When you reach the line containing "2-to-1 mux 32 bit: 1" in the data below, begin returning lines exactly as written, and stop once the line containing "inverter 1 bit: 1" has been returned.

Dataset entries
******************************
`src/rtl/decode_stage.sv`:
```
// Registered instruction-decode stage with a one-entry skid buffer and flush.
// Decoded fields are taken combinationally from the OUT instruction register.
module decode_stage #(
  parameter int DATA_WIDTH = 32,
  parameter int PC_WIDTH   = 27
) (
  input  logic                  clk,
  input  logic                  reset,
  input  logic                  flush,
  input  logic                  in_valid,
  output logic                  in_ready,
  input  logic [31:0]           instr,
  input  logic [PC_WIDTH-1:0]   in_pc,
  output logic                  out_valid,
  input  logic                  out_ready,
  output logic [PC_WIDTH-1:0]   out_pc,
  output logic [3:0]            instr_op,
  output logic [3:0]            alu_op,
  output logic [2:0]            branch_op,
  output logic [DATA_WIDTH-1:0] const_alu,
  output logic [DATA_WIDTH-1:0] const16,
  output logic [DATA_WIDTH-1:0] const16u,
  output logic [DATA_WIDTH-1:0] const27,
  output logic [3:0]            areg,
  output logic [3:0]            breg,
  output logic [3:0]            dreg,
  output logic                  he,
  output logic                  oe,
  output logic                  sig,
  output logic [15:0]           drop_count
);

  // state   | meaning
  // S_EMPTY | nothing held (skid_valid=0, out_valid=0)
  // S_ONE   | OUT holds an instruction, SKID empty
  // S_FULL  | OUT and SKID both hold instructions, input stalled
  typedef enum logic [1:0] {
    S_EMPTY = 2'd0,
    S_ONE   = 2'd1,
    S_FULL  = 2'd2
  } state_t;

  state_t r_state;
  state_t w_state_nxt;
  logic   r_in_ready;

  logic [31:0]         r_out_instr;
  logic [PC_WIDTH-1:0] r_out_pc;
  logic [31:0]         r_skid_instr;
  logic [PC_WIDTH-1:0] r_skid_pc;
  logic [15:0]         r_drop_count;

  logic        w_out_valid;
  logic        w_skid_valid;
  logic        w_accept;
  logic        w_deliver;
  logic        w_out_free;
  logic        w_out_from_skid;
  logic        w_load_out;
  logic        w_load_skid;
  logic [1:0]  w_occ;
  logic [1:0]  w_occ_nxt;
  logic [1:0]  w_drop_inc;
  logic [16:0] w_drop_sum;

  // State register; in_ready is registered from the next state so it never
  // depends combinationally on out_ready.
  always_ff @(posedge clk) begin
    if (reset) begin
      r_state    <= S_EMPTY;
      r_in_ready <= 1'b0;
    end else begin
      r_state    <= w_state_nxt;
      r_in_ready <= (w_state_nxt != S_FULL);
    end
  end

  // Next state follows occupancy: entries held - delivered + accepted.
  always_comb begin
    w_state_nxt = r_state;
    w_occ       = {1'b0, w_out_valid} + {1'b0, w_skid_valid};
    w_occ_nxt   = w_occ - {1'b0, w_deliver} + {1'b0, w_accept};
    if (flush) begin
      w_state_nxt = S_EMPTY;
    end else begin
      case (w_occ_nxt)
        2'd0:    w_state_nxt = S_EMPTY;
        2'd1:    w_state_nxt = S_ONE;
        default: w_state_nxt = S_FULL;
      endcase
    end
  end

  always_comb begin
    w_out_valid     = (r_state != S_EMPTY);
    w_skid_valid    = (r_state == S_FULL);
    w_accept        = in_valid && r_in_ready;
    w_deliver       = w_out_valid && out_ready;
    w_out_free      = !w_out_valid || out_ready;
    w_out_from_skid = w_out_free && w_skid_valid;
    w_load_out      = w_out_free && (w_skid_valid || w_accept);
    w_load_skid     = w_accept && (!w_out_free || w_skid_valid);
  end

  always_ff @(posedge clk) begin
    if (reset) begin
      r_out_instr  <= 32'h0;
      r_out_pc     <= '0;
      r_skid_instr <= 32'h0;
      r_skid_pc    <= '0;
    end else if (!flush) begin
      if (w_load_out) begin
        r_out_instr <= w_out_from_skid ? r_skid_instr : instr;
        r_out_pc    <= w_out_from_skid ? r_skid_pc    : in_pc;
      end
      if (w_load_skid) begin
        r_skid_instr <= instr;
        r_skid_pc    <= in_pc;
      end
    end
  end

  // A handshaken OUT entry counts as delivered even under flush.
  always_comb begin
    w_drop_inc = {1'b0, (w_out_valid && !out_ready)} + {1'b0, w_skid_valid}
               + {1'b0, w_accept};
    w_drop_sum = {1'b0, r_drop_count} + {15'b0, w_drop_inc};
  end

  always_ff @(posedge clk) begin
    if (reset) begin
      r_drop_count <= 16'h0;
    end else if (flush) begin
      r_drop_count <= w_drop_sum[16] ? 16'hFFFF : w_drop_sum[15:0];
    end
  end

  assign in_ready   = r_in_ready;
  assign out_valid  = w_out_valid;
  assign out_pc     = r_out_pc;
  assign drop_count = r_drop_count;

  assign instr_op  = r_out_instr[31:28];
  assign alu_op    = r_out_instr[27:24];
  assign branch_op = r_out_instr[3:1];
  assign areg      = r_out_instr[11:8];
  assign breg      = r_out_instr[7:4];
  assign dreg      = r_out_instr[3:0];
  assign he        = r_out_instr[8];
  assign oe        = r_out_instr[0];
  assign sig       = r_out_instr[0];

  assign const_alu = {{(DATA_WIDTH-16){r_out_instr[23]}}, r_out_instr[23:8]};
  assign const16   = {{(DATA_WIDTH-16){r_out_instr[27]}}, r_out_instr[27:12]};
  assign const16u  = {{(DATA_WIDTH-16){1'b0}}, r_out_instr[27:12]};
  assign const27   = {{(DATA_WIDTH-27){1'b0}}, r_out_instr[27:1]};

endmodule

```
`config.mk`:
```
export PLATFORM = sky130hd
export DESIGN_NAME = decode_stage
export DESIGN_NICKNAME = d
export VERILOG_FILES = /design/src/rtl/decode_stage.sv
export SDC_FILE = /design/constraint.sdc
export NUM_CORES = 1
export LEC_CHECK = 0
export CAP_MARGIN = 20
export CORE_MARGIN = 1
export CORE_UTILIZATION = 40
export DETAILED_ROUTE_END_ITERATION = 10
export HOLD_SLACK_MARGIN = 0.03
export PLACE_DENSITY = 0.78
export SETUP_SLACK_MARGIN = 0.02
export SYNTH_ARGS = -nofsm -noshare
export SYNTH_HDL_FRONTEND = slang
export SYNTH_SLANG_ARGS = --single-unit
```
`constraint.sdc`:
```
create_clock -name clk -period 3 [get_ports clk]
set_input_delay 0.9 -clock clk [delete_from_list [all_inputs] [get_ports clk]]
set_output_delay 0.9 -clock clk [all_outputs]
set_load 0.005 [all_outputs]
```
== Yosys cells after proc, flatten, opt, wreduce, memory -nomap -nowiden ==
Index checks and enable logic that the tools add are counted.
Storage, ports and cells
  output and inout port bits: 199
  bits in writable memories: 0
  register bits after elaboration: 137
  memory bits (read-only): 0
  logic and storage cells: 38
  memories kept: 0
  bits in latches: 0
Cells by class
  magnitude comparators: 0
  add/sub/neg operators: 6
  equality and inequality tests: 3
  reductions and logical operators: 16
  div/mod/pow operators: 0
  shift-type cells: 0
  multiplexer cells: 5
  multiply operators: 0
  bitwise operators: 1
Operator list (count)
  2-to-1 mux 32 bit: 1
  2-to-1 mux 27 bit: 1
  adder 16 x 2 -> 17 bit: 1
  2-to-1 mux 16 bit: 1
  logical AND 1 bit: 6
  adder 1 x 1 -> 2 bit: 2
  adder 2 x 1 -> 2 bit: 2
  case mux 2 bit (2 select lines): 1
  AND reduction 2 bit: 2
  logical NOT 1 bit: 3
  logical OR 1 bit: 3
  == test 2 x 1 -> 1 bit (second input constant): 1
  == test 2 bit (second input constant): 1
  logical NOT 2 bit: 1
  2-to-1 mux 2 bit: 1
  inequality test 2 bit (second input constant): 1
  nonzero test 2 bit: 1
  subtractor 2 x 1 -> 2 bit: 1
  inverter 1 bit: 1

== Longest topological paths before layout ==
Gate-level depths: netlist of the first run.
  word-level depth: 8
  mapped depth: 12
  mapped depth without buffers: 10

== Worst setup path before layout of the first run ==
OpenSTA, ideal clock, no wires.
  kind: input port to flip-flop
  start point: in out_ready
  end point: reg r_drop_count[12] (netlist: drop_count[12])
  data arrival time: 2.853 ns
  data required time: 2.872 ns
  cell stages on the path: 10
  slack: 0.019 ns
  library setup time: 0.128 ns
  path buffers: 2
  cells stage by stage: buf_2 -> o21ba_2 -> ha_1 -> ha_1 -> fa_1 -> and3_1 -> clkbuf_1 -> and4bb_2 -> mux2i_1 -> nor2_1
Between the ends
  word-level cells in the longest chain between the ends: 6
Ends and longest elaborated chain
  start, declared: RTL line 15  | input logic out_ready,
  logical NOT 1 bit: RTL line 125  | w_drop_inc = {1'b0, (w_out_valid && !out_ready)} + {1'b0, w_skid_valid}
  logical AND 1 bit: RTL line 125
  adder 1 x 1 -> 2 bit: RTL line 125
  adder 2 x 1 -> 2 bit: RTL line 126  | + {1'b0, w_accept};
  adder 16 x 2 -> 17 bit: RTL line 127  | w_drop_sum = {1'b0, r_drop_count} + {15'b0, w_drop_inc};
  2-to-1 mux 16 bit: RTL line 134  | r_drop_count <= w_drop_sum[16] ? 16'hFFFF : w_drop_sum[15:0];
  end signal, assigned: RTL line 134
  end, declared: RTL line 51  | logic [15:0] r_drop_count;
No other way between the ends.
A chain may end at the register's enable or synchronous reset.

== Worst setup path in the final report of the first run ==
  start point: reg r_state[0]
  end point: out out_valid
Between the ends
  word-level cells in the longest chain between the ends: 1
Ends and longest elaborated chain
  start, declared: RTL line 43  | state_t r_state;
  start signal, assigned: RTL line 73  | r_state <= w_state_nxt;
  nonzero test 2 bit: RTL line 95  | w_out_valid = (r_state != S_EMPTY);
  end, declared: RTL line 14  | output logic out_valid,
No other way between the ends.

==> results of run 1 <==
-- power breakdown --
| part | switching [mW] | internal, mW | leakage (nW) |
|---|---|---|---|
| Sequential | 0.0672 | 1.90 | 1.11 |
| Clock | 0.702 | 1.24 | 0.260 |
| Combinational | 0.292 | 0.429 | 1.70 |
| Total | 1.06 | 3.56 | 3.07 |
-- cell usage after synthesis, drive strengths merged (2+ instances only) --
cell type  count
nor2b          2
ha             4
fa             2
a21oi         75
nand2        187
inv            4
a311oi        59
xor2           5
nor4           4
nand4          6
dfxtp        137
nor2          65
a211oi         2
and3           2
nand3         62
clkbuf        47
xnor2          7
nor3           3
mux2i          4
buf          140
-- cells by family after synthesis --
family / after synthesis / share of synthesized area [%]
DFF: 137 / 41.7
and+or+nand+nor: 338 / 21.7
xor gates and xnor gates: 12 / 1.60
muxes: 4 / 0.609
buffers and inverters: 191 / 18.3
adders and majority gates: 6 / 1.37
other: 1 / 0.0571
AOI/OAI and AO/OA: 141 / 14.6
-- critical path: cells and delay by family, from the launching register on --
family	cells	cell delay (ns)
and+or+nand+nor	1	0.44
buffers and inverters	2	0.58
DFF	1	0.39
-- registers in the layout (all words and copies together), names as in the netlist --
register / cells
drop_count: 16
in_ready: 1
out_pc: 27
r_out_instr: 32
r_skid_instr: 32
r_skid_pc: 27
r_state: 2
-- through the flow --
stage	setup slack (ns)	instances	power, mW	hold WS, ns	area (µm²)
detailed placement	0.118	1137	2.73	0.447	8360
CTS	0.264	1163	4.69	0.454	8900
floorplan	0.0763	850	2.39	0.437	6650
global route	0.181	1163	4.84	0.471	8900
finish	0.287	1164	4.62	0.453	8900
global placement	0.111	1137	2.71	0.442	8360
-- per-layer routing --
layer  global-route usage, %  share of wire (%)  vias to the layer above
met5                       0                  0                        -
met4                    7.11                1.1                        0
met3                    4.02                6.5                       16
met2                    32.4                 50                      218
met1                    23.1                 43                     2677
li1                        -                  -                     2891
-- final cells by class --
class,instances,area (µm²),share of cell area [%]
inverters,4,15.0,0.169
clock buffers,22,464,5.22
multi-input cells,522,2740,30.8
well taps,216,270,3.04
diodes,1,2.50,0.0281
clock inverters,4,72.6,0.815
repair buffers,258,2590,29.2
flip-flops and latches,137,2740,30.8
-- placed cells by master (no fill, tap or decap), types with 2 or more instances in the layout --
cell type,instances
clkdlybuf4s50_1,239
nand2_1,186
dfxtp_1,137
a21oi_1,75
nor2_1,65
nand3_1,62
a311oi_1,59
conb_1,21
clkbuf_16,17
buf_4,13
xnor2_1,7
nand4_1,5
xor2_1,5
buf_12,5
nor4_1,4
mux2i_1,4
ha_1,4
inv_1,3
nor3_1,3
clkbuf_1,3
clkbuf_8,2
bufinv_16,2
-- worst paths after layout --
kind | slack, ns | startpoint | to | depth (start not counted)
setup reg to reg | 0.54 | r_state[0]$_SDFF_PP0_ | drop_count[12]$_SDFFE_PP0P_ | 10
hold / removal | 0.45 | r_skid_pc[3]$_SDFFE_PP0P_ | r_skid_pc[3]$_SDFFE_PP0P_ | 2
hold reg to reg | 0.45 | r_skid_pc[3]$_SDFFE_PP0P_ | r_skid_pc[3]$_SDFFE_PP0P_ | 2
setup / recovery | 0.29 | r_state[0]$_SDFF_PP0_ | out_valid | 3
==> results.yml, run 1 <==
global_routing:
  track_usage_pct: 18.9
  grt_max_degree: 80
  grt_pass1_wl_mm: 25.2
  antenna_found_initial: 0
  grt_pass1_vias: 5090
  overflow: 0
synthesis:
  syn_inst: 830
  syn_avg_cell_area_um2: 7.92
  synth-edff-count: 0
  ys_seq_area_share_pct: 41.7
  synth_cell_type_count: 40
  ys.flop_type: "dfxtp_1"
  synth.ff_latch_count: 137
  yosys_warnings: 0
  synth_top_area_share_pct: 41.7
  async_flop_share_pct: 0
  synth_area_um2: 6570
  synth_top_area_cell: "dfxtp_1"
  netlist_top_cells_area: "dfxtp_1, buf_4, nand2_1"
status:
  status: "finished, final reports clean"
clock_network:
  cts_setup_buffers: 0
  clkSlewWorstSetupHoldPaths_ns: 0.05
  ctsHoldBuffers: 0
  cts_root_buffer: "clkbuf_16"
  cts-resized-gates: 0
  cts.sinks: 137
  cts_made_buffers: 17
  clk_latency_ns: 0.41
  ctsLongestPathBuffers: 2
  htreeDepth: 4
  cts_tree: "done"
timing:
  fmax_ghz: 0.369
  finalSetupViolCount: 0
  finalCritPeriodShare_pct: 90.4
  finalClockSkew_ns: 0.00551
  drv_slew: 0
  max_slew.worst_pin.slew_ns: 0.760
  relSlewSlack_pct: 49.3
  hold_viol: 0
  fin_setup_tns_ns: 0
  grt_setup_unrepaired: "false"
  fin_crit_ns: 2.71
setup_path:
  crit_type: "reg2out"
  cp.arrival_ns: 1.81
  cp-end-kind: "output port"
  crit_required_ns: 2.10
  cpPeakStageDelay_ns: 0.50
  crit_chain: "nor2_1 > inv_1 > clkdlybuf4s50_1"
  crit_path_start_kind: "flop"
  cp_max_fo: 5
  critPathSlowestCell: "clkdlybuf4s50_1"
pwr:
  power_leakage_nw: 3.07
  powerDensity_nw_per_um2: 519
  ir_drop_mv: 0.348
routing:
  vias: 5802
  wire_per_inst_um: 14.0
  drt_iter0_drc: 351
  totalWireLength_mm: 16.2
  drc: 0
  ant_nets: 0
  drtPass1Iterations: 5
  vias_per_cell: 4.98
floorplanning:
  start_util_pct: 41.2
  dieHeight_um: 130
  design.core.area_um2: 15900
  die_w_um: 130
  ioPinCount: 263
  die_area_um2: 16900
  fp-row-count: 46
placement:
  numPortBuffers: 241
  place_hpwl_mm: 10.5
  routabilityCongestion: 0.758
cells_and_area:
  nets: 1010
  drive_gt1_share_pct: 5.81
  final_util_pct: 55.8
  area_delta_synth_final_pct: 35.5
  num-fill-cells: 1449
hold_path:
  hp-class: "reg2reg"
run:
  max_cap_viol_count: 0
No activity file was read; power rests on OpenSTA's default activity.
==> inputs of run 2 (changes only) <==
Settings changed: CTS_CLUSTER_DIAMETER from default to 200.
==> results of run 2 <==
Same layout as run 1: the final DEF is identical, and so are final timing and power.
==> inputs of run 3 (changes only) <==
Settings changed: GPL_ROUTABILITY_DRIVEN from default to 0.
==> results of run 3 <==
Same layout as run 1: the final DEF is identical, and so are final timing and power.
******************************
* _ANSWER BOX_
  2-to-1 mux 32 bit: 1
  2-to-1 mux 27 bit: 1
  adder 16 x 2 -> 17 bit: 1
  2-to-1 mux 16 bit: 1
  logical AND 1 bit: 6
  adder 1 x 1 -> 2 bit: 2
  adder 2 x 1 -> 2 bit: 2
  case mux 2 bit (2 select lines): 1
  AND reduction 2 bit: 2
  logical NOT 1 bit: 3
  logical OR 1 bit: 3
  == test 2 x 1 -> 1 bit (second input constant): 1
  == test 2 bit (second input constant): 1
  logical NOT 2 bit: 1
  2-to-1 mux 2 bit: 1
  inequality test 2 bit (second input constant): 1
  nonzero test 2 bit: 1
  subtractor 2 x 1 -> 2 bit: 1
  inverter 1 bit: 1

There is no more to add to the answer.